Run through the records and, wherever a line holds the word "instances", return that line.

━━ Extracted information ━━

## src/rtl/core/cisf_pkg.sv

```systemverilog
// shared types, constants and the case-fold helper for the substring search core
// no dependencies

package cisf_pkg;

    localparam int unsigned CFG_ADDR_W  = 6;
    localparam int unsigned CFG_DATA_W  = 64;
    localparam int unsigned LEN_W       = 7;
    localparam int unsigned CFG_LEN_W   = 6;
    localparam int unsigned PAT_WORDS   = 4;
    localparam int unsigned PAT_BYTES   = 32;
    localparam int unsigned BYTE_W      = 8;

    localparam logic [LEN_W-1:0] NO_MATCH_LEN = 7'h7F;

    typedef enum logic [2:0] {
        REG_PATTERN_LENGTH = 3'd0,
        REG_PATTERN_WORD_0 = 3'd1,
        REG_PATTERN_WORD_1 = 3'd2,
        REG_PATTERN_WORD_2 = 3'd3,
        REG_PATTERN_WORD_3 = 3'd4
    } cisf_reg_t;

    typedef struct packed {
        logic [CFG_LEN_W-1:0]                  pattern_length;
        logic [PAT_WORDS-1:0][CFG_DATA_W-1:0]  pattern_word;
    } cisf_cfg_t;

    function automatic logic [BYTE_W-1:0] fold_case(input logic [BYTE_W-1:0] c);
        logic [BYTE_W-1:0] r;
        r = c;
        if (c >= 8'h41 && c <= 8'h5A) begin
            r = c + 8'h20;
        end
        return r;
    endfunction

endpackage

```

## src/rtl/core/cisf_regs.sv

```systemverilog
// apb register file holding the pattern length and the four pattern words
// depends on cisf_pkg

module cisf_regs
    import cisf_pkg::*;
(
    input  logic                  aclk,
    input  logic                  aresetn,
    input  logic                  psel,
    input  logic                  penable,
    input  logic                  pwrite,
    input  logic [CFG_ADDR_W-1:0] paddr,
    input  logic [CFG_DATA_W-1:0] pwdata,
    output logic [CFG_DATA_W-1:0] prdata,
    output logic                  pready,
    output cisf_cfg_t             cfg
);

    cisf_cfg_t cfg_reg;
    logic      wr_en;
    logic [2:0] reg_idx;

    assign pready  = 1'b1;
    assign wr_en   = psel && penable && pwrite;
    assign reg_idx = paddr[CFG_ADDR_W-1:3];
    assign cfg     = cfg_reg;

    always_ff @(posedge aclk) begin
        if (!aresetn) begin
            cfg_reg <= '0;
        end else if (wr_en) begin
            case (reg_idx)
                REG_PATTERN_LENGTH: cfg_reg.pattern_length  <= pwdata[CFG_LEN_W-1:0];
                REG_PATTERN_WORD_0: cfg_reg.pattern_word[0] <= pwdata;
                REG_PATTERN_WORD_1: cfg_reg.pattern_word[1] <= pwdata;
                REG_PATTERN_WORD_2: cfg_reg.pattern_word[2] <= pwdata;
                REG_PATTERN_WORD_3: cfg_reg.pattern_word[3] <= pwdata;
                default: ;
            endcase
        end
    end

    always_comb begin
        case (reg_idx)
            REG_PATTERN_LENGTH: prdata = {{(CFG_DATA_W-CFG_LEN_W){1'b0}},
                                          cfg_reg.pattern_length};
            REG_PATTERN_WORD_0: prdata = cfg_reg.pattern_word[0];
            REG_PATTERN_WORD_1: prdata = cfg_reg.pattern_word[1];
            REG_PATTERN_WORD_2: prdata = cfg_reg.pattern_word[2];
            REG_PATTERN_WORD_3: prdata = cfg_reg.pattern_word[3];
            default:            prdata = '0;
        endcase
    end

endmodule

```

## src/rtl/core/cisf_cell.sv

```systemverilog
// one cell of the match chain: remembers whether pattern bytes 0..i matched
// the text ending at the previous byte; depends on cisf_pkg

module cisf_cell
    import cisf_pkg::*;
(
    input  logic              aclk,
    input  logic              aresetn,
    input  logic              step,
    input  logic              clear,
    input  logic [BYTE_W-1:0] text_byte,
    input  logic [BYTE_W-1:0] pat_byte,
    input  logic              chain_in,
    output logic              hit,
    output logic              chain_out
);

    logic partial_reg;
    logic partial_next;

    // prefix through this cell matches ending at the current byte
    assign hit = chain_in && (text_byte == pat_byte);

    always_comb begin
        partial_next = partial_reg;
        if (clear) begin
            partial_next = 1'b0;
        end else if (step) begin
            partial_next = hit;
        end
    end

    always_ff @(posedge aclk) begin
        if (!aresetn) begin
            partial_reg <= 1'b0;
        end else begin
            partial_reg <= partial_next;
        end
    end

    assign chain_out = partial_reg;

endmodule

```

## src/rtl/core/case_insensitive_substring_find_core.sv

```systemverilog
// result: registered, valid in the cycle after the last item of a string is taken
// one item per cycle unless output stalls; every byte steps all cells at once
// each cell keeps one prefix-match bit, so the compare window costs no extra cycles
// reset: aresetn synchronous active low, clears config, counters, cells and m_tvalid
// depends on cisf_pkg, cisf_regs, cisf_cell

module case_insensitive_substring_find_core
    import cisf_pkg::*;
#(
    parameter int unsigned MAX_PATTERN   = 32,
    parameter int unsigned POSITION_BITS = 16
) (
    input  logic                  aclk,
    input  logic                  aresetn,
    // apb configuration
    input  logic                  psel,
    input  logic                  penable,
    input  logic                  pwrite,
    input  logic [CFG_ADDR_W-1:0] paddr,
    input  logic [CFG_DATA_W-1:0] pwdata,
    output logic [CFG_DATA_W-1:0] prdata,
    output logic                  pready,
    // text input
    input  logic                  s_tvalid,
    output logic                  s_tready,
    input  logic [7:0]            s_tdata,   // [7:0] text_byte
    input  logic                  s_tuser,   // has_byte
    input  logic                  s_tlast,   // last
    // result output
    output logic                  m_tvalid,
    input  logic                  m_tready,
    // [0] found, [POSITION_BITS:1] match_start, next 7 bits match_length, zero fill
    output logic [((POSITION_BITS+LEN_W+1+7)/8)*8-1:0] m_tdata
);

    localparam int unsigned OUT_W = ((POSITION_BITS + LEN_W + 1 + 7) / 8) * 8;
    localparam int unsigned PAD_W = OUT_W - (POSITION_BITS + LEN_W + 1);

    cisf_cfg_t cfg;

    cisf_regs u_regs (
        .aclk    (aclk),
        .aresetn (aresetn),
        .psel    (psel),
        .penable (penable),
        .pwrite  (pwrite),
        .paddr   (paddr),
        .pwdata  (pwdata),
        .prdata  (prdata),
        .pready  (pready),
        .cfg     (cfg)
    );

    logic                     in_xfer;
    logic                     step;
    logic                     clear;
    logic [BYTE_W-1:0]        cur_byte;
    logic [LEN_W-1:0]         len_eff;
    logic [MAX_PATTERN:0]     chain;
    logic [MAX_PATTERN-1:0]   hit_vec;
    logic                     hit;

    logic [POSITION_BITS-1:0] count_reg, count_next;
    logic                     seen_reg, seen_next;
    logic [POSITION_BITS-1:0] offset_reg, offset_next;
    logic                     new_match;
    logic [POSITION_BITS-1:0] new_offset;

    logic                     out_valid_reg, out_valid_next;
    logic                     found_reg, found_next;
    logic [POSITION_BITS-1:0] start_reg, start_next;
    logic [LEN_W-1:0]         mlen_reg, mlen_next;

    assign s_tready = !out_valid_reg || m_tready;
    assign in_xfer  = s_tvalid && s_tready;
    assign step     = in_xfer && s_tuser;
    assign clear    = in_xfer && s_tlast;
    assign cur_byte = fold_case(s_tdata);

    assign len_eff = ({1'b0, cfg.pattern_length} > LEN_W'(MAX_PATTERN))
                     ? LEN_W'(MAX_PATTERN) : {1'b0, cfg.pattern_length};

    assign chain[0] = 1'b1;

    for (genvar i = 0; i < MAX_PATTERN; i++) begin : g_cell
        logic [BYTE_W-1:0] pat_byte;
        if (i < PAT_BYTES) begin : g_pat
            assign pat_byte = fold_case(cfg.pattern_word[i/8][8*(i%8) +: 8]);
        end else begin : g_zero
            // pattern positions past the registers read as zero
            assign pat_byte = '0;
        end

        logic chain_in;
        if (i == 0) begin : g_head
            assign chain_in = chain[0];
        end else begin : g_body
            assign chain_in = chain[i];
        end

        cisf_cell u_cell (
            .aclk      (aclk),
            .aresetn   (aresetn),
            .step      (step),
            .clear     (clear),
            .text_byte (cur_byte),
            .pat_byte  (pat_byte),
            .chain_in  (chain_in),
            .hit       (hit_vec[i]),
            .chain_out (chain[i+1])
        );
    end

    // pick the cell whose index is the pattern length minus one
    always_comb begin
        hit = 1'b0;
        for (int i = 0; i < MAX_PATTERN; i++) begin
            if (len_eff == LEN_W'(i + 1)) begin
                hit = hit | hit_vec[i];
            end
        end
    end

    assign new_match  = step && (len_eff != '0) && !seen_reg && (count_reg != '1) && hit;
    assign new_offset = count_reg - POSITION_BITS'(len_eff - LEN_W'(1));

    always_comb begin
        count_next  = count_reg;
        seen_next   = seen_reg;
        offset_next = offset_reg;
        if (new_match) begin
            seen_next   = 1'b1;
            offset_next = new_offset;
        end
        if (step && count_reg != '1) begin
            count_next = count_reg + POSITION_BITS'(1);
        end
        if (clear) begin
            count_next  = '0;
            seen_next   = 1'b0;
            offset_next = '0;
        end
    end

    always_comb begin
        out_valid_next = out_valid_reg;
        found_next     = found_reg;
        start_next     = start_reg;
        mlen_next      = mlen_reg;
        if (m_tready) begin
            out_valid_next = 1'b0;
        end
        if (clear) begin
            out_valid_next = 1'b1;
            if (len_eff == '0) begin
                found_next = 1'b1;
                start_next = '0;
                mlen_next  = '0;
            end else if (seen_reg || new_match) begin
                found_next = 1'b1;
                start_next = new_match ? new_offset : offset_reg;
                mlen_next  = len_eff;
            end else begin
                found_next = 1'b0;
                start_next = '0;
                mlen_next  = NO_MATCH_LEN;
            end
        end
    end

    always_ff @(posedge aclk) begin
        if (!aresetn) begin
            count_reg     <= '0;
            seen_reg      <= 1'b0;
            offset_reg    <= '0;
            out_valid_reg <= 1'b0;
        end else begin
            count_reg     <= count_next;
            seen_reg      <= seen_next;
            offset_reg    <= offset_next;
            out_valid_reg <= out_valid_next;
        end
    end

    always_ff @(posedge aclk) begin
        found_reg <= found_next;
        start_reg <= start_next;
        mlen_reg  <= mlen_next;
    end

    assign m_tvalid = out_valid_reg;
    assign m_tdata  = {{PAD_W{1'b0}}, mlen_reg, start_reg, found_reg};

endmodule

```

## config.mk

```make
export PLATFORM = sky130hd
export DESIGN_NAME = case_insensitive_substring_find_core
export DESIGN_NICKNAME = d
export VERILOG_FILES = /design/src/rtl/core/cisf_pkg.sv /design/src/rtl/core/cisf_regs.sv /design/src/rtl/core/cisf_cell.sv /design/src/rtl/core/case_insensitive_substring_find_core.sv
export SDC_FILE = /design/constraint.sdc
export NUM_CORES = 1
export LEC_CHECK = 0
export ABC_AREA = 1
export BUFFER_PORTS_ARGS = -buffer_cell sky130_fd_sc_hd__buf_2
export CORE_ASPECT_RATIO = 2
export CORE_MARGIN = 3
export CORE_UTILIZATION = 42
export CTS_CLUSTER_DIAMETER = 50
export DETAILED_ROUTE_END_ITERATION = 10
export PLACE_DENSITY_LB_ADDON = 0.12
export SLEW_MARGIN = 40
export SYNTH_ARGS = -nofsm -noshare
export SYNTH_HDL_FRONTEND = slang
export SYNTH_HIERARCHICAL = 1
export SYNTH_SLANG_ARGS = --single-unit
```

## constraint.sdc

```tcl
create_clock -name aclk -period 12.5 [get_ports aclk]
set_clock_uncertainty 0.15 [all_clocks]
set_input_delay 1.875 -clock aclk [delete_from_list [all_inputs] [get_ports aclk]]
set_output_delay 1.875 -clock aclk [all_outputs]
set_load 0.005 [all_outputs]
```

# Word level (Yosys, flattened, before mapping)
# Index checks and enable logic that the tools add are counted.
dict set report classes {
  n_addsub 36
  multipliers 0
  div_mod_pow 0
  n_lt_le_gt_ge 67
  eq_ne 69
  shift 0
  mux 72
  bitwise_logic 33
  n_reduce_logical 89
}
# operator count
set ops {}
lappend ops {{$pmux W64 S5} 1}
lappend ops {{$add A8 B6 Y8 const B} 33}
lappend ops {{$ge A8 B7 Y1 const B} 33}
lappend ops {{$le A8 B7 Y1 const B} 33}
lappend ops {{$mux W8} 33}
lappend ops {{$eq A8 B8 Y1} 32}
lappend ops {{$eq A6 B5 Y1 const B} 16}
lappend ops {{$logic_and A1 B1 Y1} 74}
lappend ops {{$eq A6 B4 Y1 const B} 8}
lappend ops {{$mux W1} 35}
lappend ops {{$or A1 B1 Y1} 31}
lappend ops {{$eq A6 B3 Y1 const B} 4}
lappend ops {{$add A16 B1 Y16 const B} 1}
lappend ops {{$mux W16} 1}
lappend ops {{$ne A16 B16 Y1 const B} 1}
lappend ops {{$sub A16 B16 Y16} 1}
lappend ops {{$eq A6 B2 Y1 const B} 2}
lappend ops {{$reduce_and A2 Y1} 5}
lappend ops {{$logic_not A7 Y1} 1}
lappend ops {{$mux W7} 1}
lappend ops {{$reduce_bool A7 Y1} 1}
lappend ops {{$sub A6 B1 Y7 const B} 1}
lappend ops {{$eq A3 B2 Y1 const B} 2}
lappend ops {{$eq A6 B1 Y1 const B} 1}
lappend ops {{11 further kinds} 15}
dict set report totals {
  regBits 351
  latchBits 0
  ramBits 0
  romBits 0
  inputBits 87
  output_inout_bits 91
  memories 0
}

# Longest topological paths before layout
# Gate-level depths: netlist of run 1.
dict set report logic_depth {
  word_depth 71
  depth_mapped 26
}

# By module
# The synthesis of run 1 kept the hierarchy.
# mod n_inst cells_per_inst area_per_inst_um2
set modules_own_cells {}
lappend modules_own_cells {cisf_regs 1 2115 12714.7}
lappend modules_own_cells {cisf_cell 32 51 242.7}
lappend modules_own_cells {case_insensitive_substring_find_core 1 1018 6289.8}

# Least setup slack after synthesis of run 1
# No wires, ideal clock.
dict set report synth_timing {
  path_kind {input port to flip-flop}
  from {input port s_tdata[7]}
  to {register start_reg[5], data pin}
  setup_time_ns 0.253
  arrival_time_ns 7.106
  slack_ns 4.990
  stages 19
  path_cell_list {nor3_1 o311ai_0 o21bai_1 nand2_1 nand2_1 nor2_1 nand4_1 nor3_1 nand4_1 nand2_1 nor2_1 nand2_1 o21ai_1 nand3_2 nand2_4 buf_2 nand2_1 nand2_1 nor2_1}
}
dict set report synth_via {
  elab_cells_between_ends 136
  classes_between {add/sub: 1; order compare: 2; eq/ne: 32; mux: 34; bitwise: 32; reduce/logical: 35}
}
# element line_no
set synth_lines {}
lappend synth_lines {{start, declared} case_insensitive_substring_find_core.sv:26} ;# input logic [7:0] s_tdata,
lappend synth_lines {{$ge A8 B7 Y1 / $le A8 B7 Y1 (equally long branches)} cisf_pkg.sv:32} ;# if (c >= 8'h41 && c <= 8'h5A) begin
lappend synth_lines {{$logic_and A1 B1 Y1} cisf_pkg.sv:32}
lappend synth_lines {{$mux W8 *} cisf_pkg.sv:32}
lappend synth_lines {{via cur_byte[7]} case_insensitive_substring_find_core.sv:57} ;# logic [BYTE_W-1:0] cur_byte;
lappend synth_lines {{$eq A8 B8 Y1 *} cisf_cell.sv:22} ;# assign hit = chain_in && (text_byte == pat_byte);
lappend synth_lines {{$logic_and A1 B1 Y1 *} cisf_cell.sv:22}
lappend synth_lines {{via hit_vec[25]} case_insensitive_substring_find_core.sv:60} ;# logic [MAX_PATTERN-1:0] hit_vec;
lappend synth_lines {{$or A1 B1 Y1 *} case_insensitive_substring_find_core.sv:119} ;# hit = hit | hit_vec[i];
lappend synth_lines {{(+9 left out)} -}
lappend synth_lines {{$or A1 B1 Y1} case_insensitive_substring_find_core.sv:119}
lappend synth_lines {{$mux W1 *} case_insensitive_substring_find_core.sv:118} ;# if (len_eff == LEN_W'(i + 1)) begin
lappend synth_lines {{$or A1 B1 Y1} case_insensitive_substring_find_core.sv:119}
lappend synth_lines {{$mux W1 *} case_insensitive_substring_find_core.sv:118}
lappend synth_lines {{$logic_and A1 B1 Y1 *} case_insensitive_substring_find_core.sv:124} ;# assign new_match = step && (len_eff != '0) && !seen_reg && (count_reg != '1) && hit;
lappend synth_lines {{$logic_or A1 B1 Y1} case_insensitive_substring_find_core.sv:159} ;# end else if (seen_reg || new_match) begin
lappend synth_lines {{$not A1 Y1 (no source line)} -}
lappend synth_lines {{$reduce_or A2 Y1 (no source line)} -}
lappend synth_lines {{end signal, assigned} case_insensitive_substring_find_core.sv:187} ;# start_reg <= start_next;
lappend synth_lines {{end, declared} case_insensitive_substring_find_core.sv:71} ;# logic [POSITION_BITS-1:0] start_reg, start_next;
# The timed path passes the listed nets; every way through them passes the cells marked *.
# A chain may end at the register's enable or synchronous reset.

# Worst setup path after layout of run 1
dict set report layout_timing {
  from {input port s_tdata[2]}
  to {register start_reg[11], data pin}
}
dict set report layout_via {
  elab_cells_between_ends 136
  classes_between {add/sub: 1; order compare: 2; eq/ne: 32; mux: 34; bitwise: 32; reduce/logical: 35}
}
# element line_no
set layout_lines {}
lappend layout_lines {{$ge A8 B7 Y1 / $le A8 B7 Y1 (equally long branches)} cisf_pkg.sv:32}
lappend layout_lines {{$logic_and A1 B1 Y1} cisf_pkg.sv:32}
lappend layout_lines {{$mux W8 *} cisf_pkg.sv:32}
lappend layout_lines {{via cur_byte[6]} case_insensitive_substring_find_core.sv:57}
lappend layout_lines {{$eq A8 B8 Y1 *} cisf_cell.sv:22}
lappend layout_lines {{$logic_and A1 B1 Y1 *} cisf_cell.sv:22}
lappend layout_lines {{via hit_vec[6]} case_insensitive_substring_find_core.sv:60}
lappend layout_lines {{$or A1 B1 Y1 *} case_insensitive_substring_find_core.sv:119}
lappend layout_lines {{(+47 left out)} -}
lappend layout_lines {{$or A1 B1 Y1} case_insensitive_substring_find_core.sv:119}
lappend layout_lines {{$mux W1 *} case_insensitive_substring_find_core.sv:118}
lappend layout_lines {{$or A1 B1 Y1} case_insensitive_substring_find_core.sv:119}
lappend layout_lines {{$mux W1 *} case_insensitive_substring_find_core.sv:118}
lappend layout_lines {{$logic_and A1 B1 Y1 *} case_insensitive_substring_find_core.sv:124}
lappend layout_lines {{$logic_or A1 B1 Y1} case_insensitive_substring_find_core.sv:159}
lappend layout_lines {{$not A1 Y1 (no source line)} -}
lappend layout_lines {{$reduce_or A2 Y1 (no source line)} -}
# Marked as above.

==> results of run 1 <==
layer usage:
metal	routed length [µm]	global-route usage, %
met2	52170	55.79
met4	7507	19.17
met1	34340	28.13
met3	3674	2.546
met5	0	0
critical path, cell delays in order:
cell	delay (ns)
sky130_fd_sc_hd__buf_2	0.45
sky130_fd_sc_hd__nor2_1	0.13
sky130_fd_sc_hd__o311ai_1	0.62
sky130_fd_sc_hd__nor2_1	0.15
sky130_fd_sc_hd__nor2_4	0.41
sky130_fd_sc_hd__buf_4	0.66
sky130_fd_sc_hd__nand2_1	0.11
sky130_fd_sc_hd__nand2_1	0.12
sky130_fd_sc_hd__nand4_1	0.09
sky130_fd_sc_hd__nor3_1	0.58
sky130_fd_sc_hd__inv_1	0.19
sky130_fd_sc_hd__nor3_1	0.22
sky130_fd_sc_hd__nor2_1	0.06
sky130_fd_sc_hd__nand2_1	0.06
sky130_fd_sc_hd__nor2_1	0.04
sky130_fd_sc_hd__nand2_1	0.05
sky130_fd_sc_hd__nand2_1	0.05
sky130_fd_sc_hd__nand3_2	0.32
sky130_fd_sc_hd__nand2_4	0.23
sky130_fd_sc_hd__nand2_2	0.19
sky130_fd_sc_hd__nand2_4	0.15
sky130_fd_sc_hd__nor2_1	0.15
final timing paths:
path / startpoint / cells after the start / end
setup / recovery: s_tdata[2] / 22 / start_reg[11]
hold / removal: count_reg[8] / 2 / count_reg[8]
setup reg to reg: u_regs/cfg[258] / 17 / start_reg[11]
hold reg to reg: count_reg[8] / 2 / count_reg[8]
per-stage QoR:
stage | area [µm²] | setup slack, ns | cells | utilization, % | hold WS [ns]
after detailed placement | 28150 | 5.091 | 5598 | 44.83 | 0.3410
after global placement | 28100 | 4.887 | 5597 | 44.75 | 0.3369
after CTS | 29580 | 5.664 | 5670 | 47.12 | 0.3529
after global routing | 29610 | 5.416 | 5672 | 47.16 | 0.3761
after floorplan | 26670 | 5.025 | 4746 | - | 0.3041
final | 29610 | 5.735 | 5672 | 47.16 | 0.3487
cell type report:
cell class                      instances  area, µm²
Inverter                              869       3269
Fill cell                            7013      33170
Tap cell                              792      991.0
Timing Repair Buffer                  208       1190
Sequential cell                       351       7267
Antenna cell                            1      2.502
Multi-Input combinational cell       3379      15460
Clock buffer                           52       1109
Clock inverter                         20      326.6
cells in the final DEF (no fill, tap or decap), types with 5 or more instances in the layout:
master / count
sky130_fd_sc_hd__dfxtp_1: 327
sky130_fd_sc_hd__edfxtp_1: 24
sky130_fd_sc_hd__ha_1: 54
sky130_fd_sc_hd__inv_1: 860
sky130_fd_sc_hd__a21oi_1: 89
sky130_fd_sc_hd__o21bai_1: 30
sky130_fd_sc_hd__xnor2_1: 70
sky130_fd_sc_hd__nand4_1: 92
sky130_fd_sc_hd__nor3_1: 108
sky130_fd_sc_hd__clkbuf_1: 8
sky130_fd_sc_hd__clkbuf_16: 42
sky130_fd_sc_hd__o21ai_0: 17
sky130_fd_sc_hd__nand3_1: 325
sky130_fd_sc_hd__buf_4: 28
sky130_fd_sc_hd__nand2_1: 1582
sky130_fd_sc_hd__inv_2: 7
sky130_fd_sc_hd__xor2_1: 11
sky130_fd_sc_hd__nor2_4: 11
sky130_fd_sc_hd__buf_2: 172
sky130_fd_sc_hd__o211ai_1: 88
sky130_fd_sc_hd__bufinv_16: 8
sky130_fd_sc_hd__nor2_1: 795
sky130_fd_sc_hd__or2_2: 34
sky130_fd_sc_hd__a21oi_2: 31
sky130_fd_sc_hd__buf_6: 5
report_power, final:
part	internal, W	switching [W]	leakage, nW
sequential	0.00115	0.0000241	2.87
clock	0.000797	0.000539	0.688
combinational	0.000109	0.000259	11.0
total	0.00206	0.000822	14.6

━━━

§ **Answer section**:
cell class                      instances  area, µm²
cells in the final DEF (no fill, tap or decap), types with 5 or more instances in the layout:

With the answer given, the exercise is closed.